We can guess your degree at UoN based purely on your drinks order

Orange VK? You definitely belong at a medics bar


Your drink choice is not only telling of whether you have a sweet tooth or can handle hard spirits, but it’s also a good predictor of your course. Here’s what degree you’re doing based on your alcoholic beverage of choice:

Whiskey

Law. You’ve definitely watched Suits and you think you’re Harvey Specter, but in reality you’re just looking for something strong after studying for twice as many hours a week than your peers. Forget Facebook, you spend your spare time scrolling through LinkedIn. You’re overly competitive and definitely jump the queue at The Box, but most free evenings you’re attending fancy society networking dinners.

G&T

Creative Writing or English. You wistfully sip your gin and tonic pretending you’re a fictional character. The STEM guys tell you that your degree is easy, but have they seen the number of books you’ve got to read? Make it a double.

Cocktail

Music or Art.
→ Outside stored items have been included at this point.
### src/rtl/if_stage_cached.sv
// MIPS instruction-fetch stage: PC register, branch redirect, direct-mapped
// one-word-per-line instruction cache with a req/ack refill FSM and IF/ID register.
module if_stage_cached #(
    parameter int unsigned ADDR_W = 32,
    parameter int unsigned INSN_W = 32,
    parameter int unsigned LINES = 16,
    parameter logic [ADDR_W-1:0] RESET_PC = '0
) (
    input  logic              clk,
    input  logic              rstn,
    input  logic              pcsrc,
    input  logic [ADDR_W-1:0] branch_target,
    input  logic              id_stall,
    input  logic              cache_inv,
    output logic              mem_req,
    output logic [ADDR_W-1:0] mem_addr,
    input  logic              mem_ack,
    input  logic [INSN_W-1:0] mem_data,
    output logic              if_valid,
    output logic [INSN_W-1:0] if_insn,
    output logic [ADDR_W-1:0] if_pc,
    output logic [ADDR_W-1:0] if_pc4,
    output logic              busy
);

    localparam int unsigned IDX_W = $clog2(LINES);
    localparam int unsigned TAG_W = ADDR_W - IDX_W - 2;

    typedef enum logic {RUN, MISS} state_t;

    state_t state, next_state;

    logic [ADDR_W-1:0] pc, pc_plus4, target_aligned, pend_target, redirect_pc;
    logic              pend_redirect, inv_pend;
    logic [IDX_W-1:0]  idx, fill_idx;
    logic [TAG_W-1:0]  tag, fill_tag;
    logic              hit;

    logic [LINES-1:0]  valid;
    logic [TAG_W-1:0]  tag_ram  [LINES];
    logic [INSN_W-1:0] data_ram [LINES];

    logic do_redirect, do_issue, do_miss, do_fill, fill_redirect;
    logic latch_pend, latch_inv, flush_if, inv_all;

    assign pc_plus4       = pc + ADDR_W'(4);
    assign target_aligned = branch_target & ~ADDR_W'(3);
    assign redirect_pc    = pcsrc ? target_aligned : pend_target;

    assign idx      = pc[IDX_W+1:2];
    assign tag      = pc[ADDR_W-1:IDX_W+2];
    assign fill_idx = mem_addr[IDX_W+1:2];
    assign fill_tag = mem_addr[ADDR_W-1:IDX_W+2];
    assign hit      = valid[idx] && (tag_ram[idx] == tag);

    assign busy = (state == MISS);

    always_ff @(posedge clk or negedge rstn) begin
        if (!rstn) state <= RUN;
        else       state <= next_state;
    end

    always_comb begin
        next_state = state;
        case (state)
            RUN:     if (!pcsrc && !id_stall && !hit) next_state = MISS;
            MISS:    if (mem_ack) next_state = RUN;
            default: next_state = RUN;
        endcase
    end

    // A redirect or invalidate seen during a refill is deferred to the ack edge,
    // so the outstanding request is always completed and its line written.
    always_comb begin
        do_redirect   = 1'b0;
        do_issue      = 1'b0;
        do_miss       = 1'b0;
        do_fill       = 1'b0;
        fill_redirect = 1'b0;
        latch_pend    = 1'b0;
        latch_inv     = 1'b0;
        flush_if      = 1'b0;
        inv_all       = 1'b0;
        case (state)
            RUN: begin
                inv_all = cache_inv;
                if (pcsrc) begin
                    do_redirect = 1'b1;
                    flush_if    = 1'b1;
                end else if (!id_stall) begin
                    if (hit) begin
                        do_issue = 1'b1;
                    end else begin
                        do_miss  = 1'b1;
                        flush_if = 1'b1;
                    end
                end
            end
            MISS: begin
                flush_if = !id_stall;
                if (mem_ack) begin
                    do_fill       = 1'b1;
                    fill_redirect = pend_redirect || pcsrc;
                    inv_all       = inv_pend || cache_inv;
                end else begin
                    latch_pend = pcsrc;
                    latch_inv  = cache_inv;
                end
            end
            default: ;
        endcase
    end

    always_ff @(posedge clk or negedge rstn) begin
        if (!rstn) begin
            pc            <= RESET_PC;
            pend_target   <= '0;
            pend_redirect <= 1'b0;
            inv_pend      <= 1'b0;
        end else begin
            if (do_redirect)        pc <= target_aligned;
            else if (do_issue)      pc <= pc_plus4;
            else if (fill_redirect) pc <= redirect_pc;

            if (latch_pend) begin
                pend_redirect <= 1'b1;
                pend_target   <= target_aligned;
            end else if (do_fill) begin
                pend_redirect <= 1'b0;
            end

            if (latch_inv)    inv_pend <= 1'b1;
            else if (do_fill) inv_pend <= 1'b0;
        end
    end

    always_ff @(posedge clk or negedge rstn) begin
        if (!rstn) begin
            mem_req  <= 1'b0;
            mem_addr <= '0;
        end else if (do_miss) begin
            mem_req  <= 1'b1;
            mem_addr <= pc;
        end else if (do_fill) begin
            mem_req  <= 1'b0;
        end
    end

    always_ff @(posedge clk or negedge rstn) begin
        if (!rstn) begin
            if_valid <= 1'b0;
            if_insn  <= '0;
            if_pc    <= '0;
            if_pc4   <= '0;
        end else if (do_issue) begin
            if_valid <= 1'b1;
            if_insn  <= data_ram[idx];
            if_pc    <= pc;
            if_pc4   <= pc_plus4;
        end else if (flush_if) begin
            if_valid <= 1'b0;
        end
    end

    // Invalidate takes precedence so a line filled under a pending invalidate stays invalid.
    always_ff @(posedge clk or negedge rstn) begin
        if (!rstn)        valid <= '0;
        else if (inv_all) valid <= '0;
        else if (do_fill) valid[fill_idx] <= 1'b1;
    end

    always_ff @(posedge clk) begin
        if (do_fill) begin
            tag_ram[fill_idx]  <= fill_tag;
            data_ram[fill_idx] <= mem_data;
        end
    end

endmodule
We get it already… you’re edgier than the rest of us. You spend your spare time in various coffee shops around the city and you’re a regular at The Hockley Arts Club.

Beer

Maths or Physics. Unfortunately, your drink choice is as boring as your degree. You’re trying to fit in with the Notts nightlife but fall short every time when you end up at Three Wheatsheaves instead of Rose and Crown.

Tequila

Languages. Your chat up line in the club is ALWAYS ‘I speak French/Spanish/German.’ You’re preparing for non-stop drinking on your year abroad by shotting this Mexican spirit at pres.

VK

Medicine. You like to tell people you work hard and play harder, but your lot are the biggest lightweights Crisis has ever seen. You’ve never made it to the end of an AllNighter but at least the trip in an ambulance was work experience. Everyone in the group goes to you with their night out troubles whether it’s a bruise from a yeeted VK or chewing gum in their hair.

Wine

History or Classics. You’re more sophisticated than the rest of us and we know it. Forget Crisis, you’re hosting wine and cheese nights in Lenton- and you love it.

Vodka

Theology, Sociology or Geography. These degrees have more than their last letter in common. Everyone mocks your degree so you drown your sorrows with this spirit and can often be seen crying over a McDonalds at 3am, pondering your unemployability.